For the data below, give again exactly the lines from the one containing "buffers and inverters: 74 / 171 / 0.0270" through the one containing "5_1_grt | 0.224 | 1208", both ends included, and no others.

==== Extracted entries ====

[config.mk]
export PLATFORM = sky130hd
export DESIGN_NAME = rxo_receiver
export DESIGN_NICKNAME = d
export VERILOG_FILES = /design/src/rtl/rxo_pkg.sv /design/src/rtl/rxo_sync.sv /design/src/rtl/rxo_bit_timer.sv /design/src/rtl/rxo_frame_fsm.sv /design/src/rtl/rxo_receiver.sv
export SDC_FILE = /design/constraint.sdc
export NUM_CORES = 1
export LEC_CHECK = 0
export ABC_AREA = 1
export BUFFER_PORTS_ARGS = -buffer_cell sky130_fd_sc_hd__buf_2
export CAP_MARGIN = 20
export CORE_AREA = 2 2 54 56
export CTS_CLUSTER_DIAMETER = 30
export CTS_CLUSTER_SIZE = 20
export DETAILED_ROUTE_END_ITERATION = 6
export DIE_AREA = 0 0 56 58
export PLACE_DENSITY = 0.84
export SYNTH_ARGS = -nofsm -noshare
export SYNTH_HDL_FRONTEND = slang
export SYNTH_SLANG_ARGS = --single-unit
[constraint.sdc]
create_clock -name clk_i -period 1.55 [get_ports clk_i]
set_clock_uncertainty 0.05 [all_clocks]
set_input_delay 0.31 -clock clk_i [delete_from_list [all_inputs] [get_ports clk_i]]
set_output_delay 0.31 -clock clk_i [all_outputs]
set_load 0.03 [all_outputs]
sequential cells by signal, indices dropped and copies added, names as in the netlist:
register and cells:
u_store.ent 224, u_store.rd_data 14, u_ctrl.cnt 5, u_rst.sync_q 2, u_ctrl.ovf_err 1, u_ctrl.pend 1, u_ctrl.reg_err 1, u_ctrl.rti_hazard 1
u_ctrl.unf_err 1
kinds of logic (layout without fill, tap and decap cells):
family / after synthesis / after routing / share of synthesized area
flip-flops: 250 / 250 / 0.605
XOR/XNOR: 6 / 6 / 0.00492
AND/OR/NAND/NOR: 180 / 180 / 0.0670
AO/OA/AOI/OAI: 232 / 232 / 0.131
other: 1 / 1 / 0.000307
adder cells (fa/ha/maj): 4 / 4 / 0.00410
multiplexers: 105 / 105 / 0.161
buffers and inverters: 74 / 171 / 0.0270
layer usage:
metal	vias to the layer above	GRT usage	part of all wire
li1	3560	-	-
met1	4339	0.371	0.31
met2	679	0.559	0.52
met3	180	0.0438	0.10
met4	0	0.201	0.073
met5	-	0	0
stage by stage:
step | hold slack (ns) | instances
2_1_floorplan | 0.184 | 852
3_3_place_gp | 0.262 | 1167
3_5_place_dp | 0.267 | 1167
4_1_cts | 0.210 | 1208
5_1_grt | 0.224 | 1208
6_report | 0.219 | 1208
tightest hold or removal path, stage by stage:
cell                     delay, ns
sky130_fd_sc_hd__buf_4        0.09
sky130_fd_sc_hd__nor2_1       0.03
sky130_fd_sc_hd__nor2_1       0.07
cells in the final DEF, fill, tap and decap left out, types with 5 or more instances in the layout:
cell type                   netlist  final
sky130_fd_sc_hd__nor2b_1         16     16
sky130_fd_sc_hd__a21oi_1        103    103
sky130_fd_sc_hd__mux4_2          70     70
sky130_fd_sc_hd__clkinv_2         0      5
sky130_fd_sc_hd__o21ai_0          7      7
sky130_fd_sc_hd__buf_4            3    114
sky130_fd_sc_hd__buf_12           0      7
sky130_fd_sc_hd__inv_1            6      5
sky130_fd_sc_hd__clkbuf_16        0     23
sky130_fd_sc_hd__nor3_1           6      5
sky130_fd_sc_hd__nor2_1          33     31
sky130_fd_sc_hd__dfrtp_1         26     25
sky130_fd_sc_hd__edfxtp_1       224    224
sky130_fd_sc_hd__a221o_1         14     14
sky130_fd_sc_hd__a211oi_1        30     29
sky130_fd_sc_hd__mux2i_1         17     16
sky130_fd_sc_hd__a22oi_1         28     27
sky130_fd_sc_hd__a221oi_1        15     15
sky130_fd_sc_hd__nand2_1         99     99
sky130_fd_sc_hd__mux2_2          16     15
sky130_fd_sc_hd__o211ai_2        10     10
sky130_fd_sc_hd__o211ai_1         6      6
==> src/rtl/cmpq_pkg.sv <==
package cmpq_pkg;
  localparam int WORD_W    = 16;
  localparam int RATE_W    = 2;
  localparam int NSAMP_W   = 3;
  localparam int RATE_LSB  = 14;
  localparam int EN_BIT    = 13;
  localparam int NSAMP_LSB = 10;
  localparam int PD_BIT    = 9;
  localparam int RES_BIT   = 8;
  localparam int DIV_W     = (1 << RATE_W) - 1;

  typedef struct packed {
    logic [RATE_W-1:0]  rate;
    logic               en;
    logic [NSAMP_W-1:0] nsamp;
    logic               pd;
  } ctrl_t;
endpackage

==> src/rtl/cmpq_sync.sv <==
module cmpq_sync #(
  parameter int STAGES = 2
) (
  input  logic clk,
  input  logic rst_n,
  input  logic d_i,
  output logic q_o
);
  logic [STAGES-1:0] pipe_q;

  generate
    for (genvar i = 0; i < STAGES; i++) begin : g_stage
      if (i == 0) begin : g_first
        always_ff @(posedge clk or negedge rst_n)
          if (!rst_n) pipe_q[0] <= 1'b0;
          else        pipe_q[0] <= d_i;
      end else begin : g_next
        always_ff @(posedge clk or negedge rst_n)
          if (!rst_n) pipe_q[i] <= 1'b0;
          else        pipe_q[i] <= pipe_q[i-1];
      end
    end
  endgenerate

  assign q_o = pipe_q[STAGES-1];
endmodule
`config.mk`:
```
export PLATFORM = sky130hd
export DESIGN_NAME = cmdq_ctrl_regs
export DESIGN_NICKNAME = d
export VERILOG_FILES = /design/src/rtl/cmdq_pkg.sv /design/src/rtl/cmdq_split_reg.sv /design/src/rtl/cmdq_advance.sv /design/src/rtl/cmdq_status.sv /design/src/rtl/cmdq_ctrl_regs.sv
export SDC_FILE = /design/constraint.sdc
export NUM_CORES = 1
export LEC_CHECK = 0
export ABC_AREA = 1
export ABC_CLOCK_PERIOD_IN_PS = 3100
export BUFFER_PORTS_ARGS = -buffer_cell sky130_fd_sc_hd__buf_2
export CELL_PAD_IN_SITES_DETAIL_PLACEMENT = 0
export CELL_PAD_IN_SITES_GLOBAL_PLACEMENT = 1
export CORE_ASPECT_RATIO = 0.8
export CORE_MARGIN = 4
export CORE_UTILIZATION = 45
export CTS_BUF_LIST = sky130_fd_sc_hd__clkbuf_8
export DETAILED_ROUTE_END_ITERATION = 8
export PLACE_DENSITY_LB_ADDON = 0.1
export SLEW_MARGIN = 10
export SYNTH_ARGS = -nofsm -noshare
export SYNTH_HDL_FRONTEND = slang
export SYNTH_SLANG_ARGS = --single-unit
```
`constraint.sdc`:
```
create_clock -name clk_i -period 3.1 [get_ports clk_i]
set_input_delay 0.155 -clock clk_i [delete_from_list [all_inputs] [get_ports clk_i]]
set_output_delay 0.155 -clock clk_i [all_outputs]
set_load 0.02 [all_outputs]
```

====

> _Output_:
buffers and inverters: 74 / 171 / 0.0270
layer usage:
metal	vias to the layer above	GRT usage	part of all wire
li1	3560	-	-
met1	4339	0.371	0.31
met2	679	0.559	0.52
met3	180	0.0438	0.10
met4	0	0.201	0.073
met5	-	0	0
stage by stage:
step | hold slack (ns) | instances
2_1_floorplan | 0.184 | 852
3_3_place_gp | 0.262 | 1167
3_5_place_dp | 0.267 | 1167
4_1_cts | 0.210 | 1208
5_1_grt | 0.224 | 1208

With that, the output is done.